# Molecular basis of heme scavenging by Gram-positive bacteria

> **NIH NIH R01** · UNIVERSITY OF CALIFORNIA LOS ANGELES · 2024 · $606,938

## Abstract

Project Summary
Nearly all species of bacteria require iron to grow because it is an essential metal cofactor that is used by
microbial enzymes to mediate cellular metabolism. During infections, bacterial pathogens forage iron from
human hemoglobin (Hb) that is released from red blood cells, which contains ∼75–80% of the human body's
total iron content in the form of heme (iron protoporphyrin IX). The basic science studies outlined in this proposal
will determine how the human pathogen Corynebacterium diphtheriae acquires iron from Hb. This work will have
a broad impact, as C. diphtheriae is a model organism within the Actinobacteria phylum, which contains several
species of bacteria that are human pathogens, as well as microbes that are major components of the human
gastrointestinal microbiome. Research will be performed by an established team of investigators that have
complementary expertise in microbiology, proteomics, biochemistry and structural biology. We will determine
how microbial receptors capture Hb and remove its heme, and how cell wall embedded proteins ferry released
heme into the cell.
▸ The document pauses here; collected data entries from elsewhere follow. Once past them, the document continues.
This design comes from an exercise in tuning for small area on the open sky130 flow, not from production work.
Function was checked by simulation only, so behaviour that the tests miss may differ from the original.

==> design.v <==
package ffe_pkg;
    localparam int FRAC_BITS    = 7;
    localparam int PAM2_POS     = 128;
    localparam int PAM2_NEG     = -128;
    localparam int MU_TRAIN_DEF = 6;
    localparam int MU_TRACK_DEF = 9;
    typedef enum logic [1:0] {
        ST_INIT  = 2'd0,
        ST_TRAIN = 2'd1,
        ST_TRACK = 2'd2,
        ST_HOLD  = 2'd3
    } lms_state_t;
endpackage
module lms_tap_update
#(
    parameter bit INIT_ONE = 1'b0
) (
    input  logic                     i_clk,
    input  logic                     i_rst,
    input  logic                     i_restart,
    input  logic [3:0]               i_one,
    input  logic [3:0]               i_two,
    input  logic [3:0]               i_neg,
    input  logic                     i_train,
    input  logic signed [10:0]       i_x,
    output logic        [8:0]        o_coef
);
    localparam logic [16:0] ACC_INIT  = INIT_ONE ? 17'(128 << 8) : 17'd0;
    localparam logic [8:0]  COEF_INIT = ACC_INIT[16:8];
    logic [16:0] acc_q, acc_nxt;
    logic [8:0]  coef_q;
    logic [17:0] sum;
    wire  [10:0] x = i_x;
    wire [3:0] one = i_one, two = i_two, neg = i_neg;
    wire p0 = (one[0] & x[0]) ^ neg[0];
    wire p1 = ((one[0] & x[1]) | (two[0] & x[0])) ^ neg[0];
    wire p2 = ((one[0] & x[2]) | (two[0] & x[1])) ^ neg[0];
    wire p3 = ((one[0] & x[3]) | (two[0] & x[2])) ^ neg[0];
    wire p4 = ((one[0] & x[4]) | (two[0] & x[3])) ^ neg[0];
    wire p5 = ((one[0] & x[5]) | (two[0] & x[4])) ^ neg[0];
    wire p6 = ((one[0] & x[6]) | (two[0] & x[5])) ^ neg[0];
    wire p7 = ((one[0] & x[7]) | (two[0] & x[6])) ^ neg[0];
    wire p8 = ((one[0] & x[8]) | (two[0] & x[7])) ^ neg[0];
    wire p9 = ((one[0] & x[9]) | (two[0] & x[8])) ^ neg[0];
    wire p10 = ((one[0] & x[10]) | (two[0] & x[9])) ^ neg[0];
    wire p11 = ~(((one[0] & x[10]) | (two[0] & x[10])) ^ neg[0]);
    wire p12 = (one[1] & x[0]) ^ neg[1];
    wire p13 = ((one[1] & x[1]) | (two[1] & x[0])) ^ neg[1];
    wire p14 = ((one[1] & x[2]) | (two[1] & x[1])) ^ neg[1];
    wire p15 = ((one[1] & x[3]) | (two[1] & x[2])) ^ neg[1];
    wire p16 = ((one[1] & x[4]) | (two[1] & x[3])) ^ neg[1];
    wire p17 = ((one[1] & x[5]) | (two[1] & x[4])) ^ neg[1];
    wire p18 = ((one[1] & x[6]) | (two[1] & x[5])) ^ neg[1];
    wire p19 = ((one[1] & x[7]) | (two[1] & x[6])) ^ neg[1];
    wire p20 = ((one[1] & x[8]) | (two[1] & x[7])) ^ neg[1];
    wire p21 = ((one[1] & x[9]) | (two[1] & x[8])) ^ neg[1];
    wire p22 = ((one[1] & x[10]) | (two[1] & x[9])) ^ neg[1];
    wire p23 = ~(((one[1] & x[10]) | (two[1] & x[10])) ^ neg[1]);
    wire p24 = (one[2] & x[0]) ^ neg[2];
    wire p25 = ((one[2] & x[1]) | (two[2] & x[0])) ^ neg[2];
    wire p26 = ((one[2] & x[2]) | (two[2] & x[1])) ^ neg[2];
    wire p27 = ((one[2] & x[3]) | (two[2] & x[2])) ^ neg[2];
    wire p28 = ((one[2] & x[4]) | (two[2] & x[3])) ^ neg[2];
    wire p29 = ((one[2] & x[5]) | (two[2] & x[4])) ^ neg[2];
    wire p30 = ((one[2] & x[6]) | (two[2] & x[5])) ^ neg[2];
    wire p31 = ((one[2] & x[7]) | (two[2] & x[6])) ^ neg[2];
    wire p32 = ((one[2] & x[8]) | (two[2] & x[7])) ^ neg[2];
    wire p33 = ((one[2] & x[9]) | (two[2] & x[8])) ^ neg[2];
    wire p34 = ((one[2] & x[10]) | (two[2] & x[9])) ^ neg[2];
    wire p35 = ~(((one[2] & x[10]) | (two[2] & x[10])) ^ neg[2]);
    wire p36 = (one[3] & x[0]) ^ neg[3];
    wire p37 = ((one[3] & x[1]) | (two[3] & x[0])) ^ neg[3];
    wire p38 = ((one[3] & x[2]) | (two[3] & x[1])) ^ neg[3];
    wire p39 = ((one[3] & x[3]) | (two[3] & x[2])) ^ neg[3];
    wire p40 = ((one[3] & x[4]) | (two[3] & x[3])) ^ neg[3];
    wire p41 = ((one[3] & x[5]) | (two[3] & x[4])) ^ neg[3];
    wire p42 = ((one[3] & x[6]) | (two[3] & x[5])) ^ neg[3];
    wire p43 = ((one[3] & x[7]) | (two[3] & x[6])) ^ neg[3];
    wire p44 = ((one[3] & x[8]) | (two[3] & x[7])) ^ neg[3];
    wire p45 = ((one[3] & x[9]) | (two[3] & x[8])) ^ neg[3];
    wire p46 = ((one[3] & x[10]) | (two[3] & x[9])) ^ neg[3];
    wire p47 = ~(((one[3] & x[10]) | (two[3] & x[10])) ^ neg[3]);
    wire s48 = p6 ^ p16;
    wire c49 = p6 & p16;
    wire s50 = p7 ^ p17;
    wire c51 = p7 & p17;
    wire s52 = p8 ^ p18;
    wire c53 = p8 & p18;
    wire s54 = p9 ^ p19;
    wire c55 = p9 & p19;
    wire s56 = p10 ^ p20;
    wire c57 = p10 & p20;
    wire t58 = p11 ^ p21;
    wire s59 = t58 ^ p31;
    wire c60 = (p11 & p21) | (t58 & p31);
    wire s61 = p22 ^ p32;
    wire c62 = p22 & p32;
    wire s63 = p4 ^ p14;
    wire c64 = p4 & p14;
    wire s65 = p5 ^ p15;
    wire c66 = p5 & p15;
    wire t67 = s48 ^ p26;
    wire s68 = t67 ^ p36;
    wire c69 = (s48 & p26) | (t67 & p36);
    wire t70 = c49 ^ s50;
    wire s71 = t70 ^ p27;
    wire c72 = (c49 & s50) | (t70 & p27);
    wire t73 = c51 ^ s52;
    wire s74 = t73 ^ p28;
    wire c75 = (c51 & s52) | (t73 & p28);
    wire t76 = c53 ^ s54;
    wire s77 = t76 ^ p29;
    wire c78 = (c53 & s54) | (t76 & p29);
    wire t79 = c55 ^ s56;
    wire s80 = t79 ^ p30;
    wire c81 = (c55 & s56) | (t79 & p30);
    wire t82 = c57 ^ s59;
    wire s83 = t82 ^ p41;
    wire c84 = (c57 & s59) | (t82 & p41);
    wire t85 = c60 ^ s61;
    wire s86 = t85 ^ p42;
    wire c87 = (c60 & s61) | (t85 & p42);
    wire t88 = c62 ^ p23;
    wire s89 = t88 ^ p33;
    wire c90 = (c62 & p23) | (t88 & p33);
    wire s91 = p34 ^ p44;
    wire c92 = p34 & p44;
    wire s93 = p2 ^ p12;
    wire c94 = p2 & p12;
    wire s95 = p3 ^ p13;
    wire c96 = p3 & p13;
    wire t97 = s63 ^ p24;
    wire s98 = t97 ^ neg[2];
    wire c99 = (s63 & p24) | (t97 & neg[2]);
    wire t100 = c64 ^ s65;
    wire s101 = t100 ^ p25;
    wire c102 = (c64 & s65) | (t100 & p25);
    wire t103 = c66 ^ s68;
    wire s104 = t103 ^ neg[3];
    wire c105 = (c66 & s68) | (t103 & neg[3]);
    wire t106 = c69 ^ s71;
    wire s107 = t106 ^ p37;
    wire c108 = (c69 & s71) | (t106 & p37);
    wire t109 = c72 ^ s74;
    wire s110 = t109 ^ p38;
    wire c111 = (c72 & s74) | (t109 & p38);
    wire t112 = c75 ^ s77;
    wire s113 = t112 ^ p39;
    wire c114 = (c75 & s77) | (t112 & p39);
    wire t115 = c78 ^ s80;
    wire s116 = t115 ^ p40;
    wire c117 = (c78 & s80) | (t115 & p40);
    wire s118 = ~(c81 ^ s83);
    wire c119 = c81 | s83;
    wire s120 = ~(c84 ^ s86);
    wire c121 = c84 | s86;
    wire t122 = c87 ^ s89;
    wire s123 = t122 ^ p43;
    wire c124 = (c87 & s89) | (t122 & p43);
    wire s125 = ~(c90 ^ s91);
    wire c126 = c90 | s91;
    wire t127 = c92 ^ p35;
    wire s128 = t127 ^ p45;
    wire c129 = (c92 & p35) | (t127 & p45);
    wire s130 = ~p46;
    wire c131 = p0 & neg[0];
    wire c132 = p1 & c131;
    wire c133 = (s93 & neg[1]) | (s93 & c132) | (neg[1] & c132);
    wire c134 = (c94 & s95) | (c94 & c133) | (s95 & c133);
    wire c135 = (c96 & s98) | (c96 & c134) | (s98 & c134);
    wire t136 = c99 ^ s101;
    wire s137 = t136 ^ c135;
    wire c138 = (c99 & s101) | (t136 & c135);
    wire t139 = c102 ^ s104;
    wire s140 = t139 ^ c138;
    wire c141 = (c102 & s104) | (t139 & c138);
    wire t142 = c105 ^ s107;
    wire s143 = t142 ^ c141;
    wire c144 = (c105 & s107) | (t142 & c141);
    wire t145 = c108 ^ s110;
    wire s146 = t145 ^ c144;
    wire c147 = (c108 & s110) | (t145 & c144);
    wire t148 = c111 ^ s113;
    wire s149 = t148 ^ c147;
    wire c150 = (c111 & s113) | (t148 & c147);
    wire t151 = c114 ^ s116;
    wire s152 = t151 ^ c150;
    wire c153 = (c114 & s116) | (t151 & c150);
    wire t154 = c117 ^ s118;
    wire s155 = t154 ^ c153;
    wire c156 = (c117 & s118) | (t154 & c153);
    wire t157 = c119 ^ s120;
    wire s158 = t157 ^ c156;
    wire c159 = (c119 & s120) | (t157 & c156);
    wire t160 = c121 ^ s123;
    wire s161 = t160 ^ c159;
    wire c162 = (c121 & s123) | (t160 & c159);
    wire t163 = c124 ^ s125;
    wire s164 = t163 ^ c162;
    wire c165 = (c124 & s125) | (t163 & c162);
    wire t166 = c126 ^ s128;
    wire s167 = t166 ^ c165;
    wire c168 = (c126 & s128) | (t166 & c165);
    wire t169 = c129 ^ s130;
    wire s170 = t169 ^ c168;
    wire c171 = (c129 & s130) | (t169 & c168);
    wire t172 = p46 ^ p47;
    wire s173 = t172 ^ c171;
    wire c174 = (p46 & p47) | (t172 & c171);
    wire [12:0] q = {s173, s170, s167, s164, s161, s158, s155, s152, s149, s146, s143, s140, s137};
    wire [12:0] d = i_train ? q : {{3{q[12]}}, q[12:3]};
    wire s175 = acc_q[0] ^ d[0];
    wire c176 = acc_q[0] & d[0];
    wire t177 = acc_q[1] ^ d[1];
    wire s178 = t177 ^ c176;
    wire c179 = (acc_q[1] & d[1]) | (t177 & c176);
    wire t180 = acc_q[2] ^ d[2];
    wire s181 = t180 ^ c179;
    wire c182 = (acc_q[2] & d[2]) | (t180 & c179);
    wire t183 = acc_q[3] ^ d[3];
    wire s184 = t183 ^ c182;
    wire c185 = (acc_q[3] & d[3]) | (t183 & c182);
    wire t186 = acc_q[4] ^ d[4];
    wire s187 = t186 ^ c185;
    wire c188 = (acc_q[4] & d[4]) | (t186 & c185);
    wire t189 = acc_q[5] ^ d[5];
    wire s190 = t189 ^ c188;
    wire c191 = (acc_q[5] & d[5]) | (t189 & c188);
    wire t192 = acc_q[6] ^ d[6];
    wire s193 = t192 ^ c191;
    wire c194 = (acc_q[6] & d[6]) | (t192 & c191);
    wire t195 = acc_q[7] ^ d[7];
    wire s196 = t195 ^ c194;
    wire c197 = (acc_q[7] & d[7]) | (t195 & c194);
    wire t198 = acc_q[8] ^ d[8];
    wire s199 = t198 ^ c197;
    wire c200 = (acc_q[8] & d[8]) | (t198 & c197);
    wire t201 = acc_q[9] ^ d[9];
    wire s202 = t201 ^ c200;
    wire c203 = (acc_q[9] & d[9]) | (t201 & c200);
    wire t204 = acc_q[10] ^ d[10];
    wire s205 = t204 ^ c203;
    wire c206 = (acc_q[10] & d[10]) | (t204 & c203);
    wire t207 = acc_q[11] ^ d[11];
    wire s208 = t207 ^ c206;
    wire c209 = (acc_q[11] & d[11]) | (t207 & c206);
    wire t210 = acc_q[12] ^ d[12];
    wire s211 = t210 ^ c209;
    wire c212 = (acc_q[12] & d[12]) | (t210 & c209);
    wire t213 = acc_q[13] ^ d[12];
    wire s214 = t213 ^ c212;
    wire c215 = (acc_q[13] & d[12]) | (t213 & c212);
    wire t216 = acc_q[14] ^ d[12];
    wire s217 = t216 ^ c215;
    wire c218 = (acc_q[14] & d[12]) | (t216 & c215);
    wire t219 = acc_q[15] ^ d[12];
    wire s220 = t219 ^ c218;
    wire c221 = (acc_q[15] & d[12]) | (t219 & c218);
    wire t222 = acc_q[16] ^ d[12];
    wire s223 = t222 ^ c221;
    wire c224 = (acc_q[16] & d[12]) | (t222 & c221);
    wire t225 = acc_q[16] ^ d[12];
    wire s226 = t225 ^ c224;
    wire c227 = (acc_q[16] & d[12]) | (t225 & c224);
    assign sum = {s226, s223, s220, s217, s214, s211, s208, s205, s202, s199, s196, s193, s190, s187, s184, s181, s178, s175};
    always_comb begin
        acc_nxt = sum[16:0];
        if (sum[17] != sum[16]) begin
            acc_nxt = {sum[17], {16{~sum[17]}}};
        end
    end
    always_ff @(posedge i_clk or posedge i_rst) begin
        if (i_rst) begin
            acc_q  <= ACC_INIT;
            coef_q <= COEF_INIT;
        end else if (i_restart) begin
            acc_q  <= ACC_INIT;
            coef_q <= COEF_INIT;
        end else begin
            acc_q  <= acc_nxt;
            coef_q <= acc_q[16:8];
        end
    end
    assign o_coef = coef_q;
endmodule
module ffe_lms_adapt
#(
    parameter int IN_BW      = 11,
    parameter int OUT_BW     = 9,
    parameter int COEF_BW    = 9,
    parameter int N_COEF     = 7,
    parameter int ACC_EXT    = 8,
    parameter int MU_TRAIN   = ffe_pkg::MU_TRAIN_DEF,
    parameter int MU_TRACK   = ffe_pkg::MU_TRACK_DEF,
    parameter int TRAIN_LEN  = 1024,
    parameter int CENTER_TAP = 3
) (
    input  logic                       i_clk,
    input  logic                       i_rst,
    input  logic                       i_en,
    input  logic [IN_BW-1:0]           i_data,
    input  logic [OUT_BW-1:0]          i_ffe_out,
    input  logic                       i_adapt_en,
    input  logic                       i_restart,
    output logic [COEF_BW*N_COEF-1:0]  o_coefs,
    output logic [OUT_BW:0]            o_error,
    output logic [1:0]                 o_state,
    output logic                       o_trained
);
    ffe_pkg::lms_state_t state_q, state_d;
    logic [9:0]   train_cnt_q;
    logic         trained_q;
    logic [10:0]  dly_q [1:7];
    logic         v1_q;
    logic         train_mode_q;
    logic [7:0]   err_q, err_d;
    logic [8:0]   err_neg;
    logic         capture, cnt_done;
    always_ff @(posedge i_clk or posedge i_rst) begin
        if (i_rst) begin
            for (int unsigned k = 1; k < 8; k++) begin
                dly_q[k] <= '0;
            end
        end else if (i_en) begin
            dly_q[1] <= i_data;
            for (int unsigned k = 2; k < 8; k++) begin
                dly_q[k] <= dly_q[k-1];
            end
        end
    end
    assign err_d = {~i_ffe_out[7], i_ffe_out[6:0]};
    assign err_neg = 9'd0 - {err_q[7], err_q};
    assign capture  = i_en && i_adapt_en && !i_restart && ((state_q == ffe_pkg::ST_TRAIN) || (state_q == ffe_pkg::ST_TRACK));
    assign cnt_done = v1_q && !trained_q && (train_cnt_q == 10'h3ff);
    always_comb begin
        state_d = state_q;
        case (state_q)
            ffe_pkg::ST_INIT:  state_d = i_adapt_en ? ffe_pkg::ST_TRAIN : ffe_pkg::ST_HOLD;
            ffe_pkg::ST_TRAIN: begin
                if (!i_adapt_en) begin
                    state_d = ffe_pkg::ST_HOLD;
                end else if (cnt_done) begin
                    state_d = ffe_pkg::ST_TRACK;
                end
            end
            ffe_pkg::ST_TRACK: begin
                if (!i_adapt_en) begin
                    state_d = ffe_pkg::ST_HOLD;
                end
            end
            default: begin  
                if (i_adapt_en) begin
                    state_d = (trained_q || cnt_done) ? ffe_pkg::ST_TRACK : ffe_pkg::ST_TRAIN;
                end
            end
        endcase
        if (i_restart) begin
            state_d = ffe_pkg::ST_INIT;
        end
    end
    always_ff @(posedge i_clk or posedge i_rst) begin
        if (i_rst) begin
            state_q <= ffe_pkg::ST_INIT;
        end else begin
            state_q <= state_d;
        end
    end
    always_ff @(posedge i_clk or posedge i_rst) begin
        if (i_rst) begin
            train_cnt_q <= '0;
            trained_q   <= 1'b0;
        end else if (i_restart) begin
            train_cnt_q <= '0;
            trained_q   <= 1'b0;
        end else if (v1_q && !trained_q) begin
            train_cnt_q <= train_cnt_q + 1'b1;
            if (cnt_done) begin
                trained_q <= 1'b1;
            end
        end
    end
    always_ff @(posedge i_clk or posedge i_rst) begin
        if (i_rst) begin
            v1_q         <= 1'b0;
            train_mode_q <= 1'b0;
            err_q        <= '0;
        end else begin
            v1_q <= capture;
            if (capture) begin
                err_q        <= err_d;
                train_mode_q <= (state_q == ffe_pkg::ST_TRAIN);
            end
        end
    end
    logic [8:0] mb;
    logic [3:0] b_one, b_two, b_neg;
    assign mb = v1_q ? {~err_q, 1'b1} : 9'd0;
    for (genvar j = 0; j < 4; j++) begin : g_booth
        assign b_neg[j] = mb[2*j+2];
        assign b_one[j] = mb[2*j+1] ^ mb[2*j];
        assign b_two[j] = (mb[2*j+2] & ~mb[2*j+1] & ~mb[2*j]) | (~mb[2*j+2] & mb[2*j+1] & mb[2*j]);
    end
    for (genvar k = 0; k < N_COEF; k++) begin : g_tap
        lms_tap_update #(
            .INIT_ONE (k == CENTER_TAP)
        ) u_tap (
            .i_clk     (i_clk),
            .i_rst     (i_rst),
            .i_restart (i_restart),
            .i_one     (b_one),
            .i_two     (b_two),
            .i_neg     (b_neg),
            .i_train   (train_mode_q),
            .i_x       (dly_q[k+1]),
            .o_coef    (o_coefs[COEF_BW*k +: COEF_BW])
        );
    end
    assign o_error   = {err_neg[8], err_neg};
    assign o_state   = state_q;
    assign o_trained = trained_q;
endmodule
==> run.sh <==
#!/bin/bash
# synth_recipe.tcl (not shown) runs the flow's synth.tcl, then flattens the netlist and writes it again
# the make line also repeats each setting of config.mk as NAME=value (left out here)
make -C /OpenROAD-flow-scripts/flow DESIGN_CONFIG=/design/flow/config.mk WORK_HOME=/design/flow/orfs CLKGATE_MAP_FILE= SYNTH_SCRIPT=/design/flow/synth_recipe.tcl finish
==> config.mk <==
export PLATFORM = sky130hd
export DESIGN_NAME = ffe_lms_adapt
export DESIGN_NICKNAME = ffe_lms_adapt
export VERILOG_FILES = /design/flow/design.v
export SDC_FILE = /design/flow/constraint.sdc
export NUM_CORES = 4
export LEC_CHECK = 0
export ABC_AREA = 1
export CAP_MARGIN = 20
export CORE_MARGIN = 2
export CORE_UTILIZATION = 40
export SLEW_MARGIN = 20
==> constraint.sdc <==
create_clock -name core_clock -period 12.0 [get_ports {i_clk}]
set_input_delay 2.4000 -clock core_clock [delete_from_list [all_inputs] [get_ports {i_clk}]]
set_output_delay 2.4000 -clock core_clock [all_outputs]
set_load 0.01 [all_outputs]
==> results of run 1 <==
-- per-stage QoR --
stage	setup TNS [ns]	hold slack (ns)
floorplan	0	0.4557
global placement	-32.92	0.4668
detailed placement	-51.23	0.4737
CTS	0	0.4682
global route	-0.007350	0.5080
finish	0	0.4723
-- worst paths after layout --
| path | slack, ns | start | end |
|---|---|---|---|
| setup / recovery | 0.36 | err_q[1] | g_tap[1].u_tap.acc_q[1] |
| hold / removal | 0.47 | dly_q[5][8] | dly_q[6][8] |
| setup reg to reg | 0.36 | err_q[1] | g_tap[1].u_tap.acc_q[1] |
| hold reg to reg | 0.47 | dly_q[5][8] | dly_q[6][8] |
| max in group asynchronous | 8.06 | i_rst | v1_q |
| min in group asynchronous | 2.44 | i_rst | g_tap[0].u_tap.coef_q[1] |
-- worst max-delay path, delay by kind of cell (launching register included) --
kind,cells,cell delay [ns]
fa+ha+maj,23,9.25
buf+inv,9,1.05
flops,1,0.42
simple gates,5,0.40
compound gates,2,0.24
mux,1,0.12
xor+xnor,1,0.10
-- synth_stat cells --
library cell | n | area, sq um
o22ai_2 | 24 | 300.3
o211ai_1 | 1 | 7.510
buf_4 | 10 | 75.07
dfrtp_1 | 280 | 7007
nor3_1 | 5 | 25.02
a21oi_1 | 152 | 760.7
nand2_1 | 272 | 1021
clkbuf_1 | 92 | 345.3
nor2_1 | 223 | 837.1
ha_1 | 111 | 1389
xor2_1 | 310 | 2715
o22ai_1 | 241 | 1508
a221oi_1 | 1 | 8.760
a31oi_1 | 1 | 6.260
buf_2 | 52 | 260.3
xnor2_1 | 1 | 8.760
or2_2 | 3 | 18.77
clkinv_1 | 63 | 236.5
nand4_1 | 10 | 62.56
inv_2 | 6 | 22.52
nand2_2 | 5 | 31.28
a21oi_2 | 3 | 26.28
inv_1 | 355 | 1333
a211oi_1 | 1 | 7.510
buf_1 | 23 | 86.33
a22oi_1 | 7 | 52.55
nand3_1 | 35 | 175.2
dfstp_2 | 2 | 52.55
fa_1 | 315 | 6306
mux2i_1 | 24 | 240.2
nor2_4 | 1 | 11.26
o21ai_0 | 168 | 840.8
o21ai_1 | 6 | 30.03
-- registers in the layout (all words and copies together) (netlist names) --
register / count
g_tap.u_tap.coef_q: 63
err_q: 8
trained_q: 1
dly_q: 77
v1_q: 1
train_cnt_q: 10
train_mode_q: 1
g_tap.u_tap.acc_q: 119
state_q: 2
-- what timing repair did --
item,4_1_cts,5_1_grt
pin swaps,12,16
gates resized for setup,106,56
gates cloned,6,1
setup endpoints to repair,118,118
buffers inserted,8,0
-- layer usage --
| layer | track usage | vias to the layer above | part of all wire |
|---|---|---|---|
| met5 | 0 | - | 0 |
| met4 | 0.05331 | 0 | 0.023 |
| met3 | 0.02316 | 91 | 0.048 |
| met2 | 0.3324 | 535 | 0.47 |
| met1 | 0.2985 | 10110 | 0.46 |
| li1 | - | 9399 | - |
-- area by class of cell --
class | count | share of cell area
Multi-Input combinational cell | 1920 | 0.5466
Sequential cell | 282 | 0.2297
Timing Repair Buffer | 336 | 0.1014
Inverter | 424 | 0.05217
Tap cell | 855 | 0.03479
Clock buffer | 47 | 0.03158
Clock inverter | 12 | 0.003785
-- cells by family after synthesis --
group	after synthesis	share of synthesized area
AOI/OAI and AO/OA	605	0.1375
xor gates and xnor gates	311	0.1055
adders and majority gates	426	0.2982
buffers and inverters	601	0.09139
DFF	282	0.2735
muxes	24	0.009309
and+or+nand+nor	554	0.08455
==> results.json, run 1 <==
{
  "slowest_stage": "fa_2",
  "die-area_sq_um": 66570,
  "grt_pass1_wl_um": 111800,
  "worstRegToRegCells": 41,
  "fin_crit_sh": 0.9703,
  "synthesis.area_sq_um": 25810,
  "worst_setup_path_end_kind": "flip-flop",
  "cts_buffer_depth": 3,
  "required_ns": 12.47,
  "rows": 93,
  "die_h_um": 258.0,
  "synth_seq_cells": 282,
  "drc": 0,
  "syn_inst": 2803,
  "clock-sinks": 282,
  "status": "timing/DRC/antenna clean",
  "cts_tree": "built",
  "num_io_pins": 101,
  "pre_cts_slack_ns": -0.5824,
  "chipWidth_um": 258.0,
  "drive_gt1_frac": 0.1549,
  "gp_congestion": 0.9057,
  "fin_skew_ns": 0.02079,
  "start_util": 0.4025,
  "dp_hpwl_um": 50590,
  "antenna_found_initial": 0,
  "yosysSeqAreaShare": 0.2735,
  "finalHoldViolCount": 0,
  "clk_pin_slew_ns": 0.06,
  "multi_input_area_sq_um": 16800,
  "viasPerCell": 5.193,
  "area_delta_synth_final_pct": 19.14,
  "drv_cap": 0,
  "synth.avg_cell_area_sq_um": 9.207,
  "coreArea_sq_um": 64120,
  "antenna_left": 0,
  "layout_common_cells": "inv_1 (352), xor2_1 (310), dfrtp_1 (278)",
  "wirelength_um": 68200,
  "slew-limit-headroom": 0.3779,
  "fillers": 5914,
  "dpl_cell_area_sq_um": 29000,
  "cp_common_cell": "fa_2",
  "max_clock_freq_ghz": 0.08588,
  "grt_start_max_net_pins": 161,
  "finalSetupViolCount": 0,
  "overflow": 0,
  "critical_path.max_stage_delay_ns": 0.60,
  "final_core_util": 0.4795,
  "avgRoutedWirePerCell_um": 17.59,
  "min_delay_path_depth": 2,
  "grt_use_total": 0.2069,
  "grt_pass1_vias": 20650,
  "tightest_slew_ns": 0.9332,
  "fin_crit_ns": 11.64,
  "numPortBuffers": 99,
  "instances_no_fill": 3876,
  "arrival_ns": 12.12,
  "path_max_fanout": 16,
  "dp_cells": 3802,
  "clk_latency_ns": 0.56,
  "ys_types": 33,
  "seq_area_sq_um": 7062,
  "slew_viol_final": 0,
  "drt-initial-drc-count": 1267,
  "htreeDepth": 2,
  "design_area_sq_um": 30750,
  "hp-class": "reg2reg",
  "crit_path_start_kind": "flip-flop",
  "antenna_cells": 0,
  "postSynthNetCount": 3254,
  "drtPass1Iterations": 5,
  "layout_commonest_cell": "inv_1",
  "root_buffer": "clkbuf_16",
  "setup_ws_ns": 0.3564,
  "num_vias": 20130,
  "yosysWarnings": 5,
  "worstSetupPathType": "reg2reg",
  "numCtsBuffers": 35,
  "nNetsFinal": 3450,
  "hold_buffers": 0
}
In aim #1, we will determine how C. diphtheriae uses the HbpA receptor to capture Hb on the
cell surface and test the hypothesis that the receptor works in concert with surface associated heme-receptors
to distort Hb and trigger heme release. In aim #2, we will determine the molecular basis through which heme is
passed across the cell wall by determining how widely distributed Conserved Region (CR) domains in
Actinobacteria directly exchange heme by forming low-affinity transfer complexes. In aim #3, we will obtain a
systems-level understanding of the heme uptake process by applying mass spectrometry proteomics methods
to determine each component’s abundance and location, and by developing and applying a novel fluorogenic
Hb-reporter to track heme removal from Hb in cell culture. These studies will enable us to quantitatively assess
the importance of each system component in heme uptake, and to test the hypothesis that they form a molecular
wire through which heme flows to the membrane. The results of these studies will provide fundamental insight
into how C. diphtheriae and other Actinobacteria acquire heme-iron, and develop generalizable tools to study
this process in live bacteria. Combined, the results of this research could lead to new therapeutics to treat
infections caused by antibiotic resistant bacteria that work by disrupting heme import.

## Key facts

- **NIH application ID:** 10752601
- **Project number:** 5R01AI161828-03
- **Recipient organization:** UNIVERSITY OF CALIFORNIA LOS ANGELES
- **Principal Investigator:** Robert Thompson Clubb
- **Activity code:** R01 (R01, R21, SBIR, etc.)
- **Funding institute:** NIH
- **Fiscal year:** 2024
- **Award amount:** $606,938
- **Award type:** 5
- **Project period:** 2021-01-19 → 2026-12-31

## Primary source

NIH RePORTER: https://reporter.nih.gov/project-details/10752601

## Citation

> US National Institutes of Health, RePORTER application 10752601, Molecular basis of heme scavenging by Gram-positive bacteria (5R01AI161828-03). Retrieved via AI Analytics 2026-05-25 from https://api.ai-analytics.org/grant/nih/10752601. Licensed CC0.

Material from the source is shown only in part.